One more rule rides along: anything tuned on a match can't be graded on it. The dev match is a practice court; the test matches are tournaments. The moment a test match gets used to fix a bug, it quietly becomes practice too — which is why the series keeps having to go find fresh matches.

Precision, coverage, calibration

The finished tool doesn't just draft a chart — it flags each drafted point HIGH or LOW confidence. Three words do the work of describing whether those flags mean anything.

Coverage is how often the system is willing to say HIGH — the share of points it stamps. Precision is how often it's right when it says HIGH. The two trade off exactly like line-calling does: a judge who only calls the balls that land a foot out is nearly always right and nearly useless; one who calls everything close is helpful and often wrong. A confidence flag is only worth something if you know both numbers.

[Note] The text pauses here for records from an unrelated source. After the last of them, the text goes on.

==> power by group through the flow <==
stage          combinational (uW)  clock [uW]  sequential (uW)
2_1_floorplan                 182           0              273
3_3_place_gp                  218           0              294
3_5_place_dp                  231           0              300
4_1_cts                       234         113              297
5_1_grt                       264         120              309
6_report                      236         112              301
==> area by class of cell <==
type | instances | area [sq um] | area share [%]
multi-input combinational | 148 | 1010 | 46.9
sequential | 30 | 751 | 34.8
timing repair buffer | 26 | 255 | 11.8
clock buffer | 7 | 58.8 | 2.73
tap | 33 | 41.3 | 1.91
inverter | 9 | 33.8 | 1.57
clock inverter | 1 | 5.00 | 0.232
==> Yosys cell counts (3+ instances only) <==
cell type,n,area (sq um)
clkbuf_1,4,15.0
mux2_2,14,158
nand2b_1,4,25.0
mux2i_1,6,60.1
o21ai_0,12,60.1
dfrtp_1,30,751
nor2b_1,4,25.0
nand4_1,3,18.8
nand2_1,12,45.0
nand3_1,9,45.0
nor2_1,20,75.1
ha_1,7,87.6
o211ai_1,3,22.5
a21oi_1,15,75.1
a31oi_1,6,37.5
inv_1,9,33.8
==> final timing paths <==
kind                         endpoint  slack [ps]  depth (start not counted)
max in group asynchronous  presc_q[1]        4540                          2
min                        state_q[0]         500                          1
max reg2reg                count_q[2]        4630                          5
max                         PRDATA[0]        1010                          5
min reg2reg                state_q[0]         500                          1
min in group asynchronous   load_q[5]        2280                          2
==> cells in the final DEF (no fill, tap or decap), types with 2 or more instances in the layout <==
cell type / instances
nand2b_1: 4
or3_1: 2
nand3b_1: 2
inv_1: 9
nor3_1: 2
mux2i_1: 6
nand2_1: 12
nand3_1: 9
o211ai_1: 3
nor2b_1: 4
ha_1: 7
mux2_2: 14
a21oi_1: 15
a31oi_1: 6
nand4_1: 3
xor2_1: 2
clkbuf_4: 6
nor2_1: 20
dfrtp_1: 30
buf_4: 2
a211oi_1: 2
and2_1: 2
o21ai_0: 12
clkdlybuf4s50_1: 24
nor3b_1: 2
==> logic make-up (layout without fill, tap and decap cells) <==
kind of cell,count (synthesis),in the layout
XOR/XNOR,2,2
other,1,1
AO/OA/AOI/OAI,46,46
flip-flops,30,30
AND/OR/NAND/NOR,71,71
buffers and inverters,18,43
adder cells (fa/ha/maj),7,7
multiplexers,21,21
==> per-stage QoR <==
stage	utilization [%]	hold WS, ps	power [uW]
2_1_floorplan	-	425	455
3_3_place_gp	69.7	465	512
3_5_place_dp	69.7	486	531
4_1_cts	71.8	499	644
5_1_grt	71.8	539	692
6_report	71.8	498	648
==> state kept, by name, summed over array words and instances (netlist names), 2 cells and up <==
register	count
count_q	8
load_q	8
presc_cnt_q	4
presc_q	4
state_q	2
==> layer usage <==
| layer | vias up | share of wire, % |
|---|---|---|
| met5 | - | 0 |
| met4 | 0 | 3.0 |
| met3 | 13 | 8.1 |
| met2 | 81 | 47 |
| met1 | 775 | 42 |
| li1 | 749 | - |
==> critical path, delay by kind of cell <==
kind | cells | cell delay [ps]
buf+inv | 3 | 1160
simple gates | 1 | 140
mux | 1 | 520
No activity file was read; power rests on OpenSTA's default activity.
===== config.mk =====
export PLATFORM = sky130hd
export DESIGN_NAME = free_list_ctrl
export DESIGN_NICKNAME = d
export VERILOG_FILES = /design/src/rtl/free_list_ctrl.sv
export SDC_FILE = /design/constraint.sdc
export NUM_CORES = 1
export LEC_CHECK = 0
export CAP_MARGIN = 20
export CORE_ASPECT_RATIO = 1.4
export CORE_MARGIN = 2
export CORE_UTILIZATION = 40
export DETAILED_ROUTE_END_ITERATION = 10
export DONT_BUFFER_PORTS = 1
export MAX_ROUTING_LAYER = met4
export PLACE_DENSITY = 0.61
export SLEW_MARGIN = 20
export SYNTH_ARGS = -nofsm -noshare
export SYNTH_HDL_FRONTEND = slang
export SYNTH_SLANG_ARGS = --single-unit

===== constraint.sdc =====
create_clock -name clk -period 5.1 [get_ports clk]
set_clock_uncertainty 0.05 [all_clocks]
set_input_delay 0.765 -clock clk [delete_from_list [all_inputs] [get_ports clk]]
set_output_delay 0.765 -clock clk [all_outputs]
set_load 0.02 [all_outputs]

===== src/rtl/free_list_ctrl.sv =====
// Free-list controller: fills the physical-register stack after reset,
// then arbitrates dispatch allocations against buffered retire frees.
module free_list_ctrl #(
   parameter  int PHYS_REG_SZ    = 64,
   parameter  int ARCH_REG_SZ    = 32,
   parameter  int FREE_BUF_DEPTH = 4,
   localparam int TAG_W = $clog2(PHYS_REG_SZ),
   localparam int CNT_W = $clog2(PHYS_REG_SZ+FREE_BUF_DEPTH)+1
) (
   input  logic             clk,
   input  logic             reset,
   input  logic             dispatch_req,
   output logic             alloc_gnt,
   output logic [TAG_W-1:0] alloc_tag,
   input  logic             retire_valid,
   input  logic [TAG_W-1:0] retire_tag,
   output logic             retire_ready,
   output logic             fl_push,
   output logic [TAG_W-1:0] fl_tag_in,
   output logic             fl_pop,
   input  logic [TAG_W-1:0] fl_tag_out,
   input  logic             fl_empty,
   input  logic             fl_full,
   output logic             init_done,
   output logic [CNT_W-1:0] free_count
);

   localparam int PTR_W = $clog2(FREE_BUF_DEPTH);
   localparam int OCC_W = PTR_W + 1;

   typedef enum logic {
      S_INIT,
      S_RUN
   } state_t;

   state_t           r_state;
   state_t           w_state_nxt;
   logic [TAG_W-1:0] r_init_ptr;
   logic [TAG_W-1:0] r_buf [FREE_BUF_DEPTH];
   logic [PTR_W-1:0] r_rd_ptr;
   logic [PTR_W-1:0] r_wr_ptr;
   logic [OCC_W-1:0] r_occ;
   logic [CNT_W-1:0] r_free_count;
   logic             r_init_done;
   logic             r_retire_ready;

   logic             w_push;
   logic [TAG_W-1:0] w_tag_in;
   logic             w_pop;
   logic             w_gnt;
   logic [TAG_W-1:0] w_alloc_tag;
   logic             w_deq;
   logic             w_enq;
   logic [TAG_W-1:0] w_head;
   logic             w_fifo_full;
   logic             w_fifo_empty;
   logic             w_last_init;
   logic [OCC_W-1:0] w_occ_nxt;
   logic [CNT_W-1:0] w_cnt_nxt;

   assign w_head       = r_buf[r_rd_ptr];
   assign w_fifo_full  = (r_occ == OCC_W'(FREE_BUF_DEPTH));
   assign w_fifo_empty = (r_occ == '0);
   assign w_last_init  = (r_init_ptr == TAG_W'(PHYS_REG_SZ-1));
   assign w_enq        = retire_valid & r_retire_ready;

   assign w_occ_nxt = r_occ + OCC_W'(w_enq) - OCC_W'(w_deq);
   assign w_cnt_nxt = r_free_count
                    + CNT_W'(w_enq)
                    + CNT_W'(r_state == S_INIT)
                    - CNT_W'(w_gnt);

   // Comb outputs are forced low while reset is held
   assign fl_push   = w_push & ~reset;
   assign fl_tag_in = reset ? '0 : w_tag_in;
   assign fl_pop    = w_pop & ~reset;
   assign alloc_gnt = w_gnt & ~reset;
   assign alloc_tag = reset ? '0 : w_alloc_tag;

   assign retire_ready = r_retire_ready;
   assign init_done    = r_init_done;
   assign free_count   = r_free_count;

   // Next state and prioritised stack/dispatch arbitration
   always_comb begin
      w_state_nxt = r_state;
      w_push      = 1'b0;
      w_tag_in    = '0;
      w_pop       = 1'b0;
      w_gnt       = 1'b0;
      w_alloc_tag = '0;
      w_deq       = 1'b0;
      unique case (r_state)
         S_INIT: begin
            w_push   = 1'b1;
            w_tag_in = r_init_ptr;
            if (w_last_init) begin
               w_state_nxt = S_RUN;
            end
         end
         S_RUN: begin
            if (w_fifo_full && !fl_full) begin
               w_push   = 1'b1;
               w_tag_in = w_head;
               w_deq    = 1'b1;
            end else if (dispatch_req && !fl_empty) begin
               w_pop       = 1'b1;
               w_gnt       = 1'b1;
               w_alloc_tag = fl_tag_out;
            end else if (dispatch_req && !w_fifo_empty) begin
               w_gnt       = 1'b1;
               w_alloc_tag = w_head;
               w_deq       = 1'b1;
            end else if (!w_fifo_empty && !fl_full) begin
               w_push   = 1'b1;
               w_tag_in = w_head;
               w_deq    = 1'b1;
            end
         end
         default: begin
            w_state_nxt = S_INIT;
         end
      endcase
   end

   // State register
   always_ff @(posedge clk or posedge reset) begin
      if (reset) begin
         r_state <= S_INIT;
      end else begin
         r_state <= w_state_nxt;
      end
   end

   // Walk the non-architectural tags during INIT
   always_ff @(posedge clk or posedge reset) begin
      if (reset) begin
         r_init_ptr <= TAG_W'(ARCH_REG_SZ);
      end else if (r_state == S_INIT) begin
         r_init_ptr <= r_init_ptr + TAG_W'(1);
      end
   end

   // Retire-free FIFO storage; contents only matter under r_occ
   always_ff @(posedge clk) begin
      if (w_enq) begin
         r_buf[r_wr_ptr] <= retire_tag;
      end
   end

   // FIFO pointers and occupancy
   always_ff @(posedge clk or posedge reset) begin
      if (reset) begin
         r_rd_ptr <= '0;
         r_wr_ptr <= '0;
         r_occ    <= '0;
      end else begin
         if (w_enq) begin
            r_wr_ptr <= r_wr_ptr + PTR_W'(1);
         end
         if (w_deq) begin
            r_rd_ptr <= r_rd_ptr + PTR_W'(1);
         end
         r_occ <= w_occ_nxt;
      end
   end

   // Free count, init flag and retire back-pressure
   always_ff @(posedge clk or posedge reset) begin
      if (reset) begin
         r_free_count   <= '0;
         r_init_done    <= 1'b0;
         r_retire_ready <= 1'b0;
      end else begin
         r_free_count   <= w_cnt_nxt;
         r_init_done    <= (w_state_nxt == S_RUN);
         r_retire_ready <= (w_state_nxt == S_RUN) &&
                           (w_occ_nxt < OCC_W'(FREE_BUF_DEPTH));
      end
   end

endmodule


### Word level (Yosys, flattened, before mapping)

Memories as Yosys holds them, arrays and structs flattened.
Index checks and enable logic that the tools add are counted.

* add/subtract/negate cells: 8
* $mul: 0
* divide/modulo/power cells: 0
* order comparisons: 1
* equal/unequal tests: 2
* shifts and indexed selects: 0
* multiplexer cells: 31
* bitwise logic cells: 6
* reduce and logical (&&, ||, !) cells: 9

Operators by type and width (count)
* 2-to-1 mux 6 bit: 10
* 2-to-1 mux 1 bit: 19
* adder 8 x 1 -> 8 bit: 2
* case mux 6 bit (2 select lines): 1
* subtractor 8 x 1 -> 8 bit: 1
* adder 6 x 1 -> 6 bit (second input constant): 1
* == test 6 bit (second input constant): 1
* logical AND 1 bit: 5
* adder 2 x 1 -> 2 bit (second input constant): 2
* bitwise AND 1 bit: 4
* adder 3 x 1 -> 3 bit: 1
* == test 3 bit (second input constant): 1
* zero test 1 bit: 3
* zero test 3 bit: 1
* < comparator 3 bit (second input constant): 1
* subtractor 3 x 1 -> 3 bit: 1
* NOT 1 bit: 2
* case mux 1 bit (2 select lines): 1

* bits in registers: 23
* bits in latches: 0
* RAM bits: 24
* bits in read-only memories: 0
* input bits: 18
* output and inout bits: 25
* logic and storage cells: 65
* memories kept: 1

Memories
* r_buf: depth 4, width 6, read ports 1, clocked after memory_dff 0, write ports 1, RTL line 39 `logic [TAG_W-1:0] r_buf [FREE_BUF_DEPTH];`

### Logic depth before layout (Yosys ltp)

Gate-level depths: netlist of the first run.

* depth after elaboration: 11
* mapped depth: 12
* mapped depth without buffers: 12

### Worst setup path before layout of the first run

Ideal clock, no wire load.

* path kind: input port to output port
* start: input port reset
* end: output port fl_tag_in[0]
* arrival time: 1.923 ns
* data required time: 4.285 ns
* slack: 2.362 ns
* cell stages on the path: 3
* buffers on the path: 0
* cells stage by stage: inv_1 a31oi_2 nor2_1

* cells in the longest elaborated chain, start to end: 1

Ends and longest elaborated chain
* start, declared: RTL line 11 `input logic reset,`
* 2-to-1 mux 6 bit: RTL line 75 `assign fl_tag_in = reset ? '0 : w_tag_in;`
* end, declared: RTL line 19 `output logic [TAG_W-1:0] fl_tag_in,`

Every way passes these cells.

==> impl_metrics.tcl, run 1 <==
set metrics [dict create \
    post-route-drc-count 0 \
    drt_pass1_iterations 4 \
    postSynthCellCount 191 \
    maxSlewViolCount 0 \
    outcome "complete, no violations" \
    wl_per_cell_um 16.4 \
    htreeDepth 2 \
    finalWeightedCongestion 0.846 \
    wire_length_of_the_first_global_routing_pass_um 7100 \
    seq_power_share 0.641 \
    layout.nets 231 \
    hold-worst-slack_ns 0.356 \
    synth_top_cell_by_area "edfxtp_1" \
    netSwitchingPower_w 0.000125 \
    placementRows 33 \
    tritoncts "built" \
    cts.sink_count 47 \
    ys.flop_type "edfxtp_1" \
    area_growth_syn_to_layout_pct 6.42 \
    grt_max_degree 25 \
    drt_iter0_drc 37 \
    unrepaired_setup_endpoints_after_global_routing "false" \
    total_power_w 0.000623 \
    end_kind "primary output" \
    critPathLaunch "init_done" \
    synth-warning-count 0 \
    grt_antenna_before_repair 0 \
    globalRouteOverflowTotal 0 \
    critical_path.startpoint_type "register" \
    port_buffer_count 0 \
    worstPathMaxFanout 17 \
    syn-cell-area_mm2 0.00242 \
    synth_net_count 226 \
    number_of_flops_mapped_to_enable_cells_by_yosys 24 \
    detailedPlacementHpwl_um 3340 \
    die_height_um 96.0 \
    post_synth.cell_area_avg_um2 12.7 \
    design.die.area_mm2 0.00669 \
    grt_pass1_vias 1430 \
    numPlacedInstances 259 \
    cts.reportedPaths.clkPinSlew_ns 0.08 \
    post-place-ws_ns 2.04 \
    period_minus_slack_ns 3.30 \
    power.share.clock 0.341 \
    final.period_utilization 0.647 \
    cp.arrival_ns 2.48 \
    synth_cell_type_count 40 \
    cts_hold_buf 0 \
    post_cts_resized 0 \
    number_of_setup_buffers_added_after_cts 0 \
    dieWidth_um 69.7 \
    ys_seq_area_frac 0.537 \
    yosysTopAreaCellShare 0.298 \
    post_synthesis_sequential_element_count 47 \
    filler_cell_count 571 \
    fmax_mhz 303 \
    antennaDiodeCount 0 \
    initial_core_util 0.412 \
    regToRegStartpoint "init_done" \
    ys_async_sr_fraction 0.489 \
    setup_viol 0 \
    cap_violations 0 \
    grtUsageTotal 0.145 \
    synth_area_leaders "edfxtp_1, dfrtp_1, ha_1" \
    max-vdd-ir-drop_uv 157 \
    drt-vias-per-instance 5.26 \
    crit_required_ns 4.28 \
    cell_internal_pwr_w 0.000497 \
    antenna_left 0 \
    tritoncts.num_buffers 5 \
    finalHoldViolCount 0 \
    maxSlewHeadroom 0.451 \
    max_slew.worst_pin.slew_ns 0.817 \
    totalWireLength_um 4370 \
    cts-root-buf "clkbuf_8" \
    pwr_density_cell_mw_per_mm2 242 \
    p_comb_frac 0.018 \
    design.core.area_mm2 0.00586 \
    stdcell_count 267 \
    timing_worst_setup_path_type "register to primary output" \
    later_pin_clock_latency_in_the_skew_report_ns 0.29 \
    power.share.switching 0.201 \
    cts_max_path_buffers 2 \
    setup_tns_ns 0 \
    hold_path_class "input pin to asynchronous set/reset pin" \
    dr_total_vias 1405 \
    drive_above_1_share 0.112 \
    cellLeakagePower_nw 1.06 \
    finalWorstSetupSlack_ns 1.80 \
    design.portCount 43 \
]
[kinds of logic after synthesis]
| family | after synthesis | synth area share |
|---|---|---|
| AO/OA/AOI/OAI | 28 | 0.0797 |
| buffers and inverters | 26 | 0.0445 |
| XOR/XNOR | 16 | 0.0580 |
| multiplexers | 13 | 0.0859 |
| AND/OR/NAND/NOR | 44 | 0.0978 |
| adder cells (fa/ha/maj) | 17 | 0.0973 |
| flip-flops | 47 | 0.537 |
[per-layer routing]
metal | track usage | vias to the layer above | wire length [µm]
met4 | 0.0689 | 0 | 104
met3 | 0.0450 | 6 | 222
li1 | - | 671 | -
met2 | 0.244 | 36 | 2300
met1 | 0.159 | 692 | 1750
met5 | - | - | 0
[final timing paths]
kind | cells after the start | to | slack [ns]
max | 4 | alloc_tag[4] | 1.80
min | 2 | r_occ[0] | 0.36
max reg2reg | 10 | free_count[6] | 2.15
min reg2reg | 1 | r_init_ptr[2] | 0.45
max in group asynchronous | 2 | r_init_ptr[5] | 4.35
min in group clk | 1 | r_init_ptr[2] | 0.45
[stage by stage]
| step | utilization | instance area [µm²] |
|---|---|---|
| after global placement | 0.425 | 2490 |
| after floorplan | - | 2420 |
| after detailed placement | 0.425 | 2490 |
| final | 0.439 | 2570 |
| after global routing | 0.439 | 2570 |
| after CTS | 0.439 | 2570 |
[critical path, cell delays in order, from the launching register on]
cell	delay, ns
dfrtp_1	0.88
nand2_1	0.28
nor4_4	0.66
nand2_1	0.09
o21ai_0	0.28
[cell usage in the layout, fill, tap and decap left out, types with 4 or more instances in the layout]
master | synthesis | final
a21o_1 | 4 | 4
a21oi_1 | 5 | 5
and3_1 | 4 | 4
clkbuf_8 | 0 | 5
dfrtp_1 | 22 | 22
edfxtp_1 | 24 | 24
ha_1 | 14 | 14
inv_1 | 23 | 23
mux2i_1 | 5 | 5
mux4_2 | 6 | 6
nand2_1 | 9 | 9
nand2b_1 | 4 | 4
nand3_1 | 4 | 4
nor2_1 | 14 | 14
o21ai_0 | 7 | 7
xnor2_1 | 12 | 12
xor2_1 | 4 | 4
[layout make-up]
class	count	area (µm²)	share of cell area
Clock buffer	7	76.3	0.0297
Clock inverter	1	5.00	0.00195
Inverter	23	86.3	0.0336
Multi-Input combinational cell	118	1010	0.393
Sequential cell	47	1300	0.504
Tap cell	70	87.6	0.0340
Timing Repair Buffer	1	7.51	0.00292
[state kept, by name, summed over array words and instances (netlist names)]
name and count:
r_buf 24, free_count 8, r_init_ptr 6, r_occ 3
r_rd_ptr 2, r_wr_ptr 2, init_done 1, retire_ready 1
[synthesized netlist by cell type (all sizes together), types with 2 or more instances]
library cell   n
or3            2
inv           23
dfrtp         22
o21ai          7
xor2           4
ha            14
edfxtp        24
mux4           6
nor2          14
mux2           2
nand2b         4
nand2          9
a21o           5
and3           4
a21oi          6
fa             3
o21bai         2
xnor2         12
nand3          4
mux2i          5
nor2b          2
a31oi          3
buf            2
[power by group through the flow]
stage	combinational (W)	clock [W]	sequential (W)
after floorplan	0.00000895	0	0.000407
after global placement	0.0000118	0	0.000407
after detailed placement	0.0000119	0	0.000407
after CTS	0.0000119	0.000222	0.000399
after global routing	0.0000128	0.000234	0.000399
final	0.0000114	0.000212	0.000399
Power figures use the tool's default switching activity.
==> inputs of run 2 (changes only) <==
- clock period: 5.1 -> 3.2 ns (I/O delays scaled with it)
==> run 2 against run 1 <==
Critical path depth is 8 higher. Utilization up 0.45 points. Wire length down 3.0%. Critical endpoint is now free_count[6]. First-iteration DRC count is 35% lower. Largest cell class unchanged. Clock power up 70%. Total power rose by 63%.
==> impl_metrics.tcl, run 2 (same netlist as run 1, synthesis figures left out) <==
set metrics [dict create \
    drt_pass1_iterations 4 \
    unrepaired_setup_endpoints_after_global_routing "false" \
    cp.arrival_ns 2.91 \
    tritoncts "built" \
    die_height_um 96.0 \
    htreeDepth 2 \
    routed.top_layer "met4" \
    hold_path_class "input pin to asynchronous set/reset pin" \
    port_buffer_count 0 \
    post_cts_resized 0 \
    post-route-drc-count 0 \
    dr_total_vias 1398 \
    later_pin_clock_latency_in_the_skew_report_ns 0.30 \
    detailedPlacementHpwl_um 3280 \
    maxSlewViolCount 0 \
    grt_max_degree 25 \
    end_kind "register" \
    outcome "complete, no violations" \
    mostFrequentLayoutCell "edfxtp_1" \
    cts_hold_buf 0 \
    met1_length_um 1650 \
    power.share.clock 0.356 \
    p_comb_frac 0.018 \
    post-place-ws_ns 0.463 \
    number_of_setup_buffers_added_after_cts 0 \
    period_minus_slack_ns 2.73 \
    layout.cell_area.non_filler_mm2 0.00260 \
    antennaDiodeCount 0 \
    dr_wl_met3_um 238 \
    max_slew.worst_pin.slew_ns 0.669 \
    drt_iter0_drc 24 \
    worstPathMaxFanout 4 \
    final.period_utilization 0.854 \
    cellLeakagePower_nw 1.07 \
    grt_antenna_before_repair 0 \
    maxSlewHeadroom 0.550 \
    cell_internal_pwr_w 0.000795 \
    seq_power_share 0.626 \
    power.share.switching 0.216 \
    design.die.area_mm2 0.00669 \
    detailroute.wirelength.met2_um 2270 \
    totalWireLength_um 4240 \
    design.core.area_mm2 0.00586 \
    finalWeightedCongestion 0.746 \
    cts.sink_count 47 \
    critical_path.startpoint_type "register" \
    antenna_left 0 \
    fmax_mhz 366 \
    setup_viol 0 \
    drive_above_1_share 0.131 \
    largest_reg_flops 24 \
    setup_tns_ns 0 \
    area_growth_syn_to_layout_pct 7.51 \
    finalHoldViolCount 0 \
    cap_violations 0 \
    pwr_density_cell_mw_per_mm2 390 \
    initial_core_util 0.412 \
    globalRouteOverflowTotal 0 \
    layout.nets 233 \
    placedInstanceArea_mm2 0.00251 \
    final_cell_mix "edfxtp_1, inv_1, dfrtp_1, nor2_1, ha_1" \
    filler_cell_count 565 \
    tritoncts.num_buffers 5 \
    wl_per_cell_um 15.8 \
    top_register "r_buf" \
    crit_required_ns 3.38 \
    wire_length_of_the_first_global_routing_pass_um 6960 \
    grtUsageTotal 0.142 \
    cts-root-buf "clkbuf_8" \
    finalWorstSetupSlack_ns 0.466 \
    timing_worst_setup_path_type "register to register" \
    max-vdd-ir-drop_uv 217 \
    netSwitchingPower_w 0.000219 \
    layout.core_utilization 0.443 \
    drt-vias-per-instance 5.20 \
    grt_pass1_vias 1473 \
    dieWidth_um 69.7 \
    cts.reportedPaths.clkPinSlew_ns 0.09 \
    placementRows 33 \
    cts_max_path_buffers 2 \
    design.portCount 43 \
]
==> run 2: final timing paths <==
kind	start	end	slack, ns	cells after the start
max	r_occ[0]	free_count[6]	0.47	12
max reg2reg	r_occ[0]	free_count[6]	0.47	12
min reg2reg	r_init_ptr[2]	r_init_ptr[2]	0.46	1
min in group clk	retire_tag[5]	r_buf[1][5]	0.22	0
max in group asynchronous	reset	r_init_ptr[5]	2.76	2
min	reset	free_count[2]	0.06	2
==> run 2: metal layers <==
metal / GRT usage / vias up
li1: - / 681
met1: 0.145 / 683
met2: 0.255 / 29
met3: 0.0440 / 5
met4: 0.0561 / 0
met5: - / -
==> run 2: power groups by stage <==
stage | registers (W) | clock network (W) | logic [W]
6_report | 0.000636 | 0.000361 | 0.0000179
5_1_grt | 0.000636 | 0.000389 | 0.0000205
4_1_cts | 0.000636 | 0.000376 | 0.0000189
3_5_place_dp | 0.000649 | 0 | 0.0000190
3_3_place_gp | 0.000649 | 0 | 0.0000190
2_1_floorplan | 0.000649 | 0 | 0.0000143
==> run 2: layout make-up <==
type | count | area, µm² | area share
sequential | 47 | 1300 | 0.499
multi-input combinational | 118 | 1010 | 0.390
tap | 70 | 87.6 | 0.0337
inverter | 23 | 86.3 | 0.0332
clock buffer | 5 | 68.8 | 0.0265
clock inverter | 3 | 23.8 | 0.00915
timing repair buffer | 3 | 22.5 | 0.00867
==> run 2: worst max-delay path, cell delays in order (launching register included) <==
cell and delay, ns:
dfrtp_1 0.41, or2_1 0.26, a21o_2 0.20, nor2_1 0.13, nor2_1 0.06, ha_1 0.29
fa_1 0.17, inv_1 0.05, fa_1 0.41, a211oi_1 0.22, o21bai_1 0.10, a21oi_1 0.18
xnor2_1 0.13
==> run 2: stage by stage <==
step / total power [W] / cells / hold slack (ns)
global route: 0.00105 / 269 / 0.0850
CTS: 0.00103 / 269 / 0.0557
global placement: 0.000668 / 261 / 0.396
detailed placement: 0.000668 / 261 / 0.397
finish: 0.00101 / 269 / 0.0552
floorplan: 0.000663 / 191 / 0.410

Calibration is how the flags get honest: take points that humans have already graded, look at the signals the pipeline computes about itself — did the serve call commit? does the ball track have holes? did the striker votes conflict? — and fit those signals to the actual outcomes. Then the crucial hygiene, called leave-one-match-out: each match gets flagged by a model that never saw that match during fitting. The system never grades its own homework. When cv-15 says HIGH means "start from the draft" with 93% reliability, that 93% survived exactly this test — and the fancier tier that didn't survive it is reported dead rather than quietly deleted.

Token edit distance

The acceptance metric — the number the whole project is climbing toward.

A finished chart of a point is a string of tokens: the serve and its zone, then each shot's letter and direction, then the ending. Both charts — the machine's and the human's — get written as token lists, and the question asked is brutally practical: how many tokens would an editor have to fix — change, insert, or delete — to turn the machine's chart into the human's? That count is the token edit distance. Zero means the machine matched the volunteer exactly. A point is accepted when the distance is at most one — the chart a charter would sign after fixing at most one thing.

Two properties make it the honest metric. It grades the deliverable, not the components — server calls, rally lengths, and letters can all inch upward while no single point is actually right, and this number refuses to be fooled by that. And a refusal (?) costs exactly what an error costs, because the editor has to fix both: a shrug is an edit too. The pipeline doesn't get credit for hedging. When cv-14 reports 2.2%, that's the fraction of points a human would sign — the honest distance to the mountain top, measured in the only unit a volunteer charter cares about: corrections.